Fifth of HIV patients vulnerable to brain damage
Washington, Aug 19 : A fifth of HIV patients are particularly vulnerable to brain damage like dementia and other disorders when the lethal virus manages to slip out of the bloodstream and cross into the brain.
Scientists at Albert Einstein College of Medicine have found strong evidence that a component of cell walls of intestinal bacteria - a chemical present in the blood of HIV-infected people, helps the virus penetrate the blood brain barrier (BBB).
The findings could lead to strategies for preventing HIV from entering the brain and causing serious complications.
"Previous research has suggested that it's not individual HIV viruses that get into the brain but rather HIV-infected immune cells known as monocytes," said Harris Goldstein, director of the Einstein-Montefiore Medical Centre for AIDS Research and co-author of the study.

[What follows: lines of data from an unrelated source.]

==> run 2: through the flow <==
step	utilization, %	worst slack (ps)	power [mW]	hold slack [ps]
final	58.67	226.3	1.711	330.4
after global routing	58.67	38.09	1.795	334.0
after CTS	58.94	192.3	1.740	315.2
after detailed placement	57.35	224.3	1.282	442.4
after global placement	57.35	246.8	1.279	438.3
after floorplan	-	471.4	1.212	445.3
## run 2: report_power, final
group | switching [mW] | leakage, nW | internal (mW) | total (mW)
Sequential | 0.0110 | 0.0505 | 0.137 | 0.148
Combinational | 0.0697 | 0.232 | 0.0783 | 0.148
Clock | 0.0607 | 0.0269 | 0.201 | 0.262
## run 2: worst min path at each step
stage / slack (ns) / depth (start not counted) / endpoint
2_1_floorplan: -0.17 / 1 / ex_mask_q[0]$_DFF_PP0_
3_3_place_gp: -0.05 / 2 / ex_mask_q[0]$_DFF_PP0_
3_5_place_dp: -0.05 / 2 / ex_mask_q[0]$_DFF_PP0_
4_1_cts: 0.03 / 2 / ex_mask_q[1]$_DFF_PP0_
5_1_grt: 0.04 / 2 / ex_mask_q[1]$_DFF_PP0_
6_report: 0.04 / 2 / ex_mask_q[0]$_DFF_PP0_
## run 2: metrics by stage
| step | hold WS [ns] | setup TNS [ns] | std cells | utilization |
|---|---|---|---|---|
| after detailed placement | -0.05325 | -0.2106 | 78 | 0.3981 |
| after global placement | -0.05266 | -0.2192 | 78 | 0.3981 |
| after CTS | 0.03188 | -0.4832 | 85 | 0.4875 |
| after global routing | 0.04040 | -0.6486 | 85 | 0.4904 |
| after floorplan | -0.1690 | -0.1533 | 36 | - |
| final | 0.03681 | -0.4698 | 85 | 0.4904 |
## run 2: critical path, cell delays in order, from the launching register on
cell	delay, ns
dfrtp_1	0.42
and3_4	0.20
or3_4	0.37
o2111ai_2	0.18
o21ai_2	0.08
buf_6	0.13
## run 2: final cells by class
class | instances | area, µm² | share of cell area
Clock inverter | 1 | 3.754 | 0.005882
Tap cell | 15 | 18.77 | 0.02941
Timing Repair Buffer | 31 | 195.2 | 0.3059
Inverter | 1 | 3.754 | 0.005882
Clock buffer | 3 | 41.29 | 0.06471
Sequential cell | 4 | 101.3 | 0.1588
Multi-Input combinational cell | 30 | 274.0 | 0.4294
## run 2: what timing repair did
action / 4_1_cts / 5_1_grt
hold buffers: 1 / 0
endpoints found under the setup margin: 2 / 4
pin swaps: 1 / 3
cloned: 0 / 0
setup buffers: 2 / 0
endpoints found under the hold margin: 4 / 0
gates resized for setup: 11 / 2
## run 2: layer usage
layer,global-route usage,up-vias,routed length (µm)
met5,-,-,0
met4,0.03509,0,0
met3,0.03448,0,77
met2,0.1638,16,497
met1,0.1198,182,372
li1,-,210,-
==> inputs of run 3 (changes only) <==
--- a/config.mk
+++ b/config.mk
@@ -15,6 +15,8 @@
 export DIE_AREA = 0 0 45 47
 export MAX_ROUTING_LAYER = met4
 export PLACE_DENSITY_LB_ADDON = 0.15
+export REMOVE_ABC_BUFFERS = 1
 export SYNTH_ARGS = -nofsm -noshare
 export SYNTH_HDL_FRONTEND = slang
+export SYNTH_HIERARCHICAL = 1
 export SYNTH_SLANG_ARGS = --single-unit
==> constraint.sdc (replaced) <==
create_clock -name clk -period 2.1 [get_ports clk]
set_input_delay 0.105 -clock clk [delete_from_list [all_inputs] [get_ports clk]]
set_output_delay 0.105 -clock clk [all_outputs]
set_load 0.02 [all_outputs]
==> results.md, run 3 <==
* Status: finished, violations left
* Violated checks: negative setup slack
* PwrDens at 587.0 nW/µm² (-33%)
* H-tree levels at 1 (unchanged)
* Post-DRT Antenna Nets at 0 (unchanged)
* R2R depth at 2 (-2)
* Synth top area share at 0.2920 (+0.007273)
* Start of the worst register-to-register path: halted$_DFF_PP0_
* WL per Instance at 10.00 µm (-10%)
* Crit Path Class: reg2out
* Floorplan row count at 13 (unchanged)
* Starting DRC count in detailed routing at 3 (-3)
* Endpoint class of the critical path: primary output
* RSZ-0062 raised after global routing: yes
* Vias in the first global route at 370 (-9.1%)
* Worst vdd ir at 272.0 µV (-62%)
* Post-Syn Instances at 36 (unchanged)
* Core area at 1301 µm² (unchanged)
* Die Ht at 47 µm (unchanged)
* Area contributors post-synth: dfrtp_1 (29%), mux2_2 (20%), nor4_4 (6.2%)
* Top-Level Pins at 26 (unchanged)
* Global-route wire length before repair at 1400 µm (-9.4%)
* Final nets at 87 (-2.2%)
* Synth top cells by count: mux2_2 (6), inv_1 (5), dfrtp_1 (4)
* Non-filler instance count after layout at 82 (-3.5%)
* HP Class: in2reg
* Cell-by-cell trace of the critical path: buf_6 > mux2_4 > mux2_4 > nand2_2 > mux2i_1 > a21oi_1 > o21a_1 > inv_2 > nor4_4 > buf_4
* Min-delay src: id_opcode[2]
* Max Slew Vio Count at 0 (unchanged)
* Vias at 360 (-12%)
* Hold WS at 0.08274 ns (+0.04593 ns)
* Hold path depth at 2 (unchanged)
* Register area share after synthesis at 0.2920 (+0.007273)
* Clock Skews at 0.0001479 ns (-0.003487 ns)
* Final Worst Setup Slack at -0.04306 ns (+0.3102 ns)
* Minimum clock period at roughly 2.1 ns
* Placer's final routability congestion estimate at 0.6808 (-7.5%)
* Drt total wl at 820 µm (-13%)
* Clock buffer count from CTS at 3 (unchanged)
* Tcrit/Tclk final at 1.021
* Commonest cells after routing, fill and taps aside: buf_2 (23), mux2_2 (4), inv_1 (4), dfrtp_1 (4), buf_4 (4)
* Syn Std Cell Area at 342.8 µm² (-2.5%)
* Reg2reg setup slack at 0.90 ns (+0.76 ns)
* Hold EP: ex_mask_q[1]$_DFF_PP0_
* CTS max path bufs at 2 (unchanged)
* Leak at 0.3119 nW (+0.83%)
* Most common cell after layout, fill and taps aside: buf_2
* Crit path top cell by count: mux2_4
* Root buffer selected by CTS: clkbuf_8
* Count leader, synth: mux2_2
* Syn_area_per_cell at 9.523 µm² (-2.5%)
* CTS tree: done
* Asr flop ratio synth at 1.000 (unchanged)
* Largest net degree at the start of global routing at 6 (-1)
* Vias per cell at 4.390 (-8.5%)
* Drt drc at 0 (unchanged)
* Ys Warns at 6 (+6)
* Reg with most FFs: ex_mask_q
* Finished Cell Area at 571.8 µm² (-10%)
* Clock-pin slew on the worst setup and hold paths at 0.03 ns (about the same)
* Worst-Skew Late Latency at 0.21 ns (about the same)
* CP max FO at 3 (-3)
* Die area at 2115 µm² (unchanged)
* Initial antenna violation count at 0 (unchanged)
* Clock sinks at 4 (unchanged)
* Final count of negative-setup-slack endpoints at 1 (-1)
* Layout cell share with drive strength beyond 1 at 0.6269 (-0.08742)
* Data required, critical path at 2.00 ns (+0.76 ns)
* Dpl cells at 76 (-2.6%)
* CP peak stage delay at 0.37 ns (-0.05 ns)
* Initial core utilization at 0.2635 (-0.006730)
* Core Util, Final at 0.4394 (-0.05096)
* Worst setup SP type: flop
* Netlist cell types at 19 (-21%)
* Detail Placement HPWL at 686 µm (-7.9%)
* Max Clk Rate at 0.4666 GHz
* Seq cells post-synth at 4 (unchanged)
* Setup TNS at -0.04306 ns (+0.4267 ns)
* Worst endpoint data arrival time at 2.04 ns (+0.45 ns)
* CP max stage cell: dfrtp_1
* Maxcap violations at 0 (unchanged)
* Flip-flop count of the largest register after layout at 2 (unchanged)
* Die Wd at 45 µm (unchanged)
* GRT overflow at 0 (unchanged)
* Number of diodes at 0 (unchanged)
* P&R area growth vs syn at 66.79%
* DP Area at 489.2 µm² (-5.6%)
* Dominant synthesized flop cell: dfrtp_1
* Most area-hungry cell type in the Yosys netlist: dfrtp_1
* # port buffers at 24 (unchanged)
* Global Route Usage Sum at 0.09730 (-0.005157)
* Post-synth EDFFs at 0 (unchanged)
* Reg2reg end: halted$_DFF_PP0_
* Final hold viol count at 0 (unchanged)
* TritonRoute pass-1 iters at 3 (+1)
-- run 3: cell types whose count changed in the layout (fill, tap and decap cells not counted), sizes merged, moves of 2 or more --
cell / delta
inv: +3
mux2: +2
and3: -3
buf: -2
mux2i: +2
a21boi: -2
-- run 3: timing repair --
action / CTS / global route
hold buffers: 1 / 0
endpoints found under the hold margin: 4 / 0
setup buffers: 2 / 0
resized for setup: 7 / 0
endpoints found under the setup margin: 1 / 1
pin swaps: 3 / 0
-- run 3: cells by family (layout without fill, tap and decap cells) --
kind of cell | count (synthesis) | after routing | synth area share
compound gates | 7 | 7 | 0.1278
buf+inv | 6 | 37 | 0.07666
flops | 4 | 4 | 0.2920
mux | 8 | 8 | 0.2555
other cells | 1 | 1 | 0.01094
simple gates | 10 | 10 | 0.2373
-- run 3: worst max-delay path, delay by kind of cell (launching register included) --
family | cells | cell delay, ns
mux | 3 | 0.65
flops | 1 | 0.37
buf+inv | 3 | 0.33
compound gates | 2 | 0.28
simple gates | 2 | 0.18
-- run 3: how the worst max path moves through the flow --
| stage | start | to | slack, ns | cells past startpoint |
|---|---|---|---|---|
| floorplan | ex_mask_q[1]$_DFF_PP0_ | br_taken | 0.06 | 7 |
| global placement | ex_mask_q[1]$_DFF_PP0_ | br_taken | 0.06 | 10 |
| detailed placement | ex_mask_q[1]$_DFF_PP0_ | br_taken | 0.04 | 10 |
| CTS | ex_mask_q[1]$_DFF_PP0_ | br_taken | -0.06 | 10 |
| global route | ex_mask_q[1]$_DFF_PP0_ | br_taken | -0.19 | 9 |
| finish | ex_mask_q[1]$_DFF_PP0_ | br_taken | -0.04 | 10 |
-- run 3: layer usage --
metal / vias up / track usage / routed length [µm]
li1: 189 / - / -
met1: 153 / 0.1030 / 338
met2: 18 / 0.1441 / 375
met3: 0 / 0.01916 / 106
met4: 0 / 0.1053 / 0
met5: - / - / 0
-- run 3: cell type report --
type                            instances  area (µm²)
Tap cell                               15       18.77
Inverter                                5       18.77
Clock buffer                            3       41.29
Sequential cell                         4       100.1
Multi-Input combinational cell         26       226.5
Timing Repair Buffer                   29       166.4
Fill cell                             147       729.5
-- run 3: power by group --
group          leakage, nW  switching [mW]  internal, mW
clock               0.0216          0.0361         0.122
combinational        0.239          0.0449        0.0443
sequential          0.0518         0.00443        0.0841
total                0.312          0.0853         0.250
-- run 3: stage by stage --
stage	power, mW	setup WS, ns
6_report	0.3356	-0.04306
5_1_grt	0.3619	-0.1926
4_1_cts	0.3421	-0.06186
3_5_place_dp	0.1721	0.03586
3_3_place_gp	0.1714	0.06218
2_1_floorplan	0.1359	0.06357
## src/rtl/matrix_printer_pkg.sv

```systemverilog
// matrix_defs: dimensions, ASCII constants, printer states and BCD helpers shared by the matrix blocks
package matrix_defs;
    localparam int DEF_MAX_DIM = 5;
    localparam int DEF_ADDR_W  = 8;
    localparam int DEF_DATA_W  = 32;
    localparam int BCD_DIGITS  = 10;
    localparam int BCD_W       = 4 * BCD_DIGITS;
    localparam logic [7:0] CHAR_SPACE = 8'h20;
    localparam logic [7:0] CHAR_CR    = 8'h0D;
    localparam logic [7:0] CHAR_LF    = 8'h0A;
    localparam logic [7:0] CHAR_MINUS = 8'h2D;
    localparam logic [7:0] CHAR_ZERO  = 8'h30;
    typedef enum logic [3:0] {
        S_IDLE, S_RD_ADDR, S_RD_WAIT, S_CONV, S_EMIT_SIGN,
        S_EMIT_DIG, S_EMIT_SEP, S_EMIT_CR, S_EMIT_LF, S_DONE
    } printer_state_t;
    // ASCII character of BCD digit idx (0 = least significant)
    function automatic logic [7:0] digit_char(input logic [BCD_W-1:0] bcd, input logic [3:0] idx);
        return CHAR_ZERO | (8'(bcd >> {idx, 2'b00}) & 8'h0F);
    endfunction
    // index of the most significant non-zero digit; 0 for a zero value so it still prints '0'
    function automatic logic [3:0] top_digit(input logic [BCD_W-1:0] bcd);
        top_digit = 4'd0;
        for (int i = 0; i < BCD_DIGITS; i++)
            if (bcd[i*4 +: 4] != 4'd0) top_digit = 4'(i);
    endfunction
endpackage

```

## src/rtl/matrix_printer_bin2bcd_seq.sv

```systemverilog
// bin2bcd_seq: sequential shift-add-3 binary to 10-digit BCD converter
// Ports: clk, rst_n (async, active low); i_start loads i_bin (32-bit);
//        o_done pulses once 32 shifts later (33 cycles after i_start);
//        o_bcd (40-bit, 10 digits) holds the result until the next i_start.
module bin2bcd_seq
    import matrix_defs::*;
(
    input  logic             clk,
    input  logic             rst_n,
    input  logic             i_start,
    input  logic [31:0]      i_bin,
    output logic             o_done,
    output logic [BCD_W-1:0] o_bcd
);
    logic [31:0]      r_sh;
    logic [BCD_W-1:0] r_bcd;
    logic [BCD_W-1:0] w_adj;
    logic [5:0]       r_cnt;
    logic             r_done;

    always_comb begin
        w_adj = r_bcd;
        for (int i = 0; i < BCD_DIGITS; i++)
            w_adj[i*4 +: 4] = r_bcd[i*4 +: 4] >= 4'd5 ? r_bcd[i*4 +: 4] + 4'd3 : r_bcd[i*4 +: 4];
    end

    always_ff @(posedge clk or negedge rst_n) begin
        if (!rst_n) begin
            r_sh   <= '0;
            r_bcd  <= '0;
            r_cnt  <= '0;
            r_done <= 1'b0;
        end else if (i_start) begin
            r_sh   <= i_bin;
            r_bcd  <= '0;
            r_cnt  <= 6'd32;
            r_done <= 1'b0;
        end else if (r_cnt != 6'd0) begin
            {r_bcd, r_sh} <= {w_adj, r_sh} << 1;
            r_cnt         <= r_cnt - 6'd1;
            r_done        <= r_cnt == 6'd1;
        end else begin
            r_done <= 1'b0;
        end
    end

    assign o_done = r_done;
    assign o_bcd  = r_bcd;
endmodule

```

## src/rtl/matrix_printer.sv

```systemverilog
// matrix_printer: streams an m x n matrix from storage as ASCII decimal text over a byte handshake
// Ports: clk, rst_n (async, active low); i_start_print/i_base_addr/i_m/i_n start a print;
//        o_busy, o_print_done, o_dim_err report status; o_rd_addr/i_rd_data form the
//        synchronous storage read port (1-cycle latency); o_tx_data/o_tx_valid/i_tx_ready
//        feed the UART transmitter.
// Config: PRINTER_SIGNED_EN defined prints two's-complement values with a leading '-';
//         otherwise every element prints as unsigned decimal.
module matrix_printer
    import matrix_defs::*;
#(
    parameter int ADDR_W  = DEF_ADDR_W,
    parameter int DATA_W  = DEF_DATA_W,
    parameter int MAX_DIM = DEF_MAX_DIM
) (
    input  logic              clk,
    input  logic              rst_n,
    input  logic              i_start_print,
    input  logic [ADDR_W-1:0] i_base_addr,
    input  logic [31:0]       i_m,
    input  logic [31:0]       i_n,
    output logic              o_busy,
    output logic              o_print_done,
    output logic              o_dim_err,
    output logic [ADDR_W-1:0] o_rd_addr,
    input  logic [DATA_W-1:0] i_rd_data,
    output logic [7:0]        o_tx_data,
    output logic              o_tx_valid,
    input  logic              i_tx_ready
);
    localparam int CNT_W = $clog2(MAX_DIM + 1);

    printer_state_t    r_state;
    logic [ADDR_W-1:0] r_ptr;
    logic [CNT_W-1:0]  r_row, r_col, r_m_last, r_n_last;
    logic [3:0]        r_idx;
    logic              r_neg, r_busy, r_done, r_dim_err, r_tx_valid;
    logic [7:0]        r_tx_data;
    logic [31:0]       w_val, w_mag;
    logic              w_neg, w_bad, w_last_col, w_conv_done;
    logic [BCD_W-1:0]  w_bcd;
    logic [3:0]        w_top;

    assign w_val = 32'(i_rd_data);
`ifdef PRINTER_SIGNED_EN
    assign w_neg = w_val[31];
`else
    assign w_neg = 1'b0;
`endif
    // 32-bit negate: 32'h8000_0000 maps onto itself, which reads as 2147483648 unsigned
    assign w_mag      = w_neg ? 32'd0 - w_val : w_val;
    assign w_bad      = i_m == 32'd0 || i_m > 32'(MAX_DIM) || i_n == 32'd0 || i_n > 32'(MAX_DIM);
    assign w_last_col = r_col == r_n_last;
    assign w_top      = top_digit(w_bcd);

    // the converter loads while the read data is valid, so CONV spans its 33-cycle latency
    bin2bcd_seq u_bin2bcd (
        .clk     (clk),
        .rst_n   (rst_n),
        .i_start (r_state == S_RD_WAIT),
        .i_bin   (w_mag),
        .o_done  (w_conv_done),
        .o_bcd   (w_bcd)
    );

    // each emit state is entered with its byte already loaded; leaving it on acceptance
    // loads the next byte, or drops valid when the next state reads storage or finishes
    always_ff @(posedge clk or negedge rst_n) begin
        if (!rst_n) begin
            r_state    <= S_IDLE;
            r_ptr      <= '0;
            r_row      <= '0;
            r_col      <= '0;
            r_m_last   <= '0;
            r_n_last   <= '0;
            r_idx      <= '0;
            r_neg      <= 1'b0;
            r_busy     <= 1'b0;
            r_done     <= 1'b0;
            r_dim_err  <= 1'b0;
            r_tx_valid <= 1'b0;
            r_tx_data  <= 8'h00;
        end else begin
            r_done    <= 1'b0;
            r_dim_err <= 1'b0;
            case (r_state)
                S_IDLE, S_DONE: begin
                    r_state <= S_IDLE;
                    if (i_start_print && w_bad) begin
                        r_done    <= 1'b1;
                        r_dim_err <= 1'b1;
                    end else if (i_start_print) begin
                        r_busy   <= 1'b1;
                        r_ptr    <= i_base_addr;
                        r_row    <= '0;
                        r_col    <= '0;
                        r_m_last <= CNT_W'(i_m - 32'd1);
                        r_n_last <= CNT_W'(i_n - 32'd1);
                        r_state  <= S_RD_ADDR;
                    end
                end
                S_RD_ADDR: r_state <= S_RD_WAIT;
                S_RD_WAIT: begin
                    r_neg   <= w_neg;
                    r_state <= S_CONV;
                end
                S_CONV: if (w_conv_done) begin
                    r_tx_valid <= 1'b1;
                    r_idx      <= w_top;
                    r_tx_data  <= r_neg ? CHAR_MINUS : digit_char(w_bcd, w_top);
                    r_state    <= r_neg ? S_EMIT_SIGN : S_EMIT_DIG;
                end
                S_EMIT_SIGN: if (i_tx_ready) begin
                    r_tx_data <= digit_char(w_bcd, r_idx);
                    r_state   <= S_EMIT_DIG;
                end
                S_EMIT_DIG: if (i_tx_ready && r_idx != 4'd0) begin
                    r_idx     <= r_idx - 4'd1;
                    r_tx_data <= digit_char(w_bcd, r_idx - 4'd1);
                end else if (i_tx_ready) begin
                    r_tx_data <= w_last_col ? CHAR_CR : CHAR_SPACE;
                    r_state   <= w_last_col ? S_EMIT_CR : S_EMIT_SEP;
                end
                S_EMIT_SEP: if (i_tx_ready) begin
                    r_tx_valid <= 1'b0;
                    r_col      <= r_col + 1'b1;
                    r_ptr      <= r_ptr + 1'b1;
                    r_state    <= S_RD_ADDR;
                end
                S_EMIT_CR: if (i_tx_ready) begin
                    r_tx_data <= CHAR_LF;
                    r_state   <= S_EMIT_LF;
                end
                S_EMIT_LF: if (i_tx_ready && r_row == r_m_last) begin
                    r_tx_valid <= 1'b0;
                    r_busy     <= 1'b0;
                    r_done     <= 1'b1;
                    r_state    <= S_DONE;
                end else if (i_tx_ready) begin
                    r_tx_valid <= 1'b0;
                    r_row      <= r_row + 1'b1;
                    r_col      <= '0;
                    r_ptr      <= r_ptr + 1'b1;
                    r_state    <= S_RD_ADDR;
                end
                default: r_state <= S_IDLE;
            endcase
        end
    end

    assign o_busy       = r_busy;
    assign o_print_done = r_done;
    assign o_dim_err    = r_dim_err;
    assign o_rd_addr    = r_ptr;
    assign o_tx_data    = r_tx_data;
    assign o_tx_valid   = r_tx_valid;
endmodule

```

"Using an animal model, we wanted to find out first of all whether being infected with HIV enables monocytes to do what they don't usually do - escape from blood vessels and enter brain tissue."
"Results demonstrated very clearly that being infected with HIV somehow gives monocytes the capacity to cross an intact BBB," said Goldstein.
"But we also suspected that something else was making it easier for HIV-infected monocytes to breach the defences protecting the brain from infection."
In 2006, scientists at the National Institutes of Health had reported that HIV infection breaks down barriers in the intestine that normally prevent intestinal bacteria from entering the bloodstream.
The blood of HIV-infected people was found to contain markedly elevated levels of lipopolysaccharide (LPS), a component of certain bacteria that are normally confined to the intestine but leak out due to HIV infection.
To test this hypothesis, his team injected control mice with very low doses of LPS that were comparable to the levels in the bloodstream of HIV-infected individuals and would only minimally weaken their BBB's.
"Clearly, HIV-infected monocytes... benefit from the LPS that is present in high amounts in the blood of HIV-infected people," said Goldstein.
"So when HIV-infected monocytes are 'knocking on the door' of the BBB and starting to crack it open, the LPS facilitates their entry by making the BBB more permeable, apparently by weakening blood vessel structure."
These findings were published in the August issue of the Journal of Virology.